OpenTox 2022 Virtual Conference
Application of the ToxTracker assay to investigate the mode-of-action of genotoxic compounds.
ToxTracker is a mammalian stem cell-based reporter assay that detects activation of specific cellular signaling pathways upon chemical exposure. ToxTracker contains six different GFP-tagged reporter cell lines that together allow the accurate identification of genotoxic substances and discrimination between induction of DNA damage, oxidative stress and/or protein damage in a single test. Various extensions of the assay were developed to allow the discrimination between clastogenic and aneugenic compounds and to assess indirect genotoxicity caused by high levels of oxidative stress. The specificity of the ToxTracker reporter cell lines was extensively validated using different libraries of reference compounds. Over 95% of all tested chemicals were classified correctly, confirming the outstanding performance of the assay. Importantly, compounds that are often erroneously identified as genotoxic compounds by the conventional in vitro genotoxicity tests were identified by the assay as causing predominantly oxidative stress, explaining their positive results.
The ToxTracker assay is currently being evaluated in a large international inter-laboratory validation study, approved by the OECD. The goal of this prospective validation study is to explore the applicability of ToxTracker for regulatory applications, establish the transferability and reproducibility of the assay and to explore how it can be applied to improve the in vitro genotoxicity testing strategies. The validation has been conducted strictly following OECD guidance document 34.

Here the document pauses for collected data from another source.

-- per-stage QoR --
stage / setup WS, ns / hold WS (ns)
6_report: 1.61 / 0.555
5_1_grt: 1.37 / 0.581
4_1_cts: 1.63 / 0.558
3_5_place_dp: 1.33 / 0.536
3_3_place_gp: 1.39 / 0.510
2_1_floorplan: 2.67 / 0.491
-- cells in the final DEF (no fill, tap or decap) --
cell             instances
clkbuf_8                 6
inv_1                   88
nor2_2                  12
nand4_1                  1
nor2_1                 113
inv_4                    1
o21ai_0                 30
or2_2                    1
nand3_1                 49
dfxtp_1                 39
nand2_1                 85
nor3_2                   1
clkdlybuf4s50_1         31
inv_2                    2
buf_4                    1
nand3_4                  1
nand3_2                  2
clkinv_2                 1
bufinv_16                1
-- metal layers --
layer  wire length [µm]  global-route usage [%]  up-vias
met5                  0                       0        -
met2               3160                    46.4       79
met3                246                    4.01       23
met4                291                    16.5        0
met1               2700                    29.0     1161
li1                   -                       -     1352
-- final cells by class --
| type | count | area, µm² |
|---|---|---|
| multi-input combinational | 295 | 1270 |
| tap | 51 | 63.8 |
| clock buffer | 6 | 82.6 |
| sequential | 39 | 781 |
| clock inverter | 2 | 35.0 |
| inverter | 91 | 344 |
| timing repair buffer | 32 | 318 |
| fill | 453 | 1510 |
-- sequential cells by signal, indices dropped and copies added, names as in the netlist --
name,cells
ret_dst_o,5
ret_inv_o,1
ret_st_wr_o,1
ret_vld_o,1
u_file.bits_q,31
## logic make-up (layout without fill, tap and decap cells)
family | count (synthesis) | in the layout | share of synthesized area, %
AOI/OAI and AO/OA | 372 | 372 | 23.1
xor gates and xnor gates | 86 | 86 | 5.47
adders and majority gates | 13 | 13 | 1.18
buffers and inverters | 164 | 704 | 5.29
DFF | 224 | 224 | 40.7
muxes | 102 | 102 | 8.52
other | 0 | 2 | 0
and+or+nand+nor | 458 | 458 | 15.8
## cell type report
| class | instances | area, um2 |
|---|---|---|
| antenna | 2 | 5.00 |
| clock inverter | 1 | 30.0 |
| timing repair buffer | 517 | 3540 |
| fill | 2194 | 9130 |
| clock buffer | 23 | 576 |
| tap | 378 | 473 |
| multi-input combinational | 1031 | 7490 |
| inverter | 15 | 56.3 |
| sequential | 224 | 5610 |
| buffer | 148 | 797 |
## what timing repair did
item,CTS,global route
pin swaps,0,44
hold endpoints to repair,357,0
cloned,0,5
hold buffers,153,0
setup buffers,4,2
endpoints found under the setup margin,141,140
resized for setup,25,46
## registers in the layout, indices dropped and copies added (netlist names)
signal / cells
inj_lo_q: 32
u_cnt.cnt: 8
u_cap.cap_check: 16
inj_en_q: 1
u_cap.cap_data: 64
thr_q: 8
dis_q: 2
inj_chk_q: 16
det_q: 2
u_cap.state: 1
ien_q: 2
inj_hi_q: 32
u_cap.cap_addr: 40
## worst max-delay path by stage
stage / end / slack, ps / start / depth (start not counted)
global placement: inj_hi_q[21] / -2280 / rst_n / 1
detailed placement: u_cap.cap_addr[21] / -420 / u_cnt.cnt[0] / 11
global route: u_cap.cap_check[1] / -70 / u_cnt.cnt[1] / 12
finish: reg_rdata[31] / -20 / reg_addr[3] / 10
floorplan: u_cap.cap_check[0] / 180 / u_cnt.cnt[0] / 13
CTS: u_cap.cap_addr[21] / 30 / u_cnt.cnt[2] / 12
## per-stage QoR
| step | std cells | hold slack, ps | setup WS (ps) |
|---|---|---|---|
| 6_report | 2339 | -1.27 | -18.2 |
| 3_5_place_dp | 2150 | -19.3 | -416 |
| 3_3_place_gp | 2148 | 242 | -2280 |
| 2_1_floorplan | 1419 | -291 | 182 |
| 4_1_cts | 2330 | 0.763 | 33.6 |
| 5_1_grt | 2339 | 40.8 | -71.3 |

During the presentation, a number of case studies will be presented in which ToxTracker was used to investigate the mode-of-action of genotoxic substances. Also an update about the ongoing OECD validation of the assay will be presented.
The evaluation of genotoxicity by using novel prediction models based on biomarker genes in human HepaRGTM cells.
List of Authors:
Anouck Thienpont1, Stefaan Verhulst2, Leo A. van Grunsven2, Vera Rogiers1*, Tamara Vanhaecke1* and Birgit Mertens3*
1Department of In Vitro Toxicology and Dermato-Cosmetology, Vrije Universiteit Brussel (VUB), Laarbeeklaan 103, 1090 Brussels, Belgium
2 Liver Cell Biology research group, Vrije Universiteit Brussel (VUB), Laarbeeklaan 103, 1090 Brussels, Belgium
3Department of Chemical and Physical Health Risks, Sciensano, Juliette Wytsmanstraat 14, 1050 Brussels, Belgium
*Equally contributing last authors
Transcriptomics-based biomarkers are promising new approach methodologies (NAMs) to detect molecular events underlying the genotoxic mode of action of chemicals. Previously, we developed the GENOMARK biomarker, consisting of 84 genes selected from whole genomics DNA microarray profiles of 24 (non-)genotoxic reference chemicals covering different modes of action in metabolically competent human HepaRG™ cells. The biomarker was combined with a prediction model to classify the compounds as genotoxic or non-genotoxic using the expression data for the 84 genes. Recently, we created two new prediction models based on supervised machine learning algorithms (i.e. support vector machine (SVM) and random forest (RF)) taking into account an extended reference dataset of 38 chemicals. The novel models demonstrated a high performance for predicting misleading positive compounds based on qPCR data and for known (non-)genotoxic compounds based on an existing gene expression dataset generated with RNA-Seq. In addition, we also investigated the quantitative application of the GENOMARK gene expression data. More specifically, the potencies of two known in vivo genotoxic chemicals, aflatoxin B1 (AFB1) and ethyl methanesulfonate (EMS), were compared by using the benchmark dose (BMD) modelling approach. Briefly, three different batches of HepaRGTM cells were exposed to AFB1 or EMS in a concentration range around the IC10 and gene expression data were collected with qPCR. Next, the covariate approach with a benchmark response of 10% was applied on the GENOMARK genes with a fold change higher than either 1.5 or 2. Quantitative BMD modelling confirmed that AFB1 is more potent than EMS in HepaRGTM cells. Currently, data for additional compounds are being generated with TempO-Seq to explore the applicability of GENOMARK for quantitative genotoxicity assessment of data generated with high-throughput sequencing approaches. The preliminary results of this study together with our previous data suggest that GENOMARK does not only allow hazard identification but also provides quantitative genotoxicity information highlighting its potential use for risk assessment.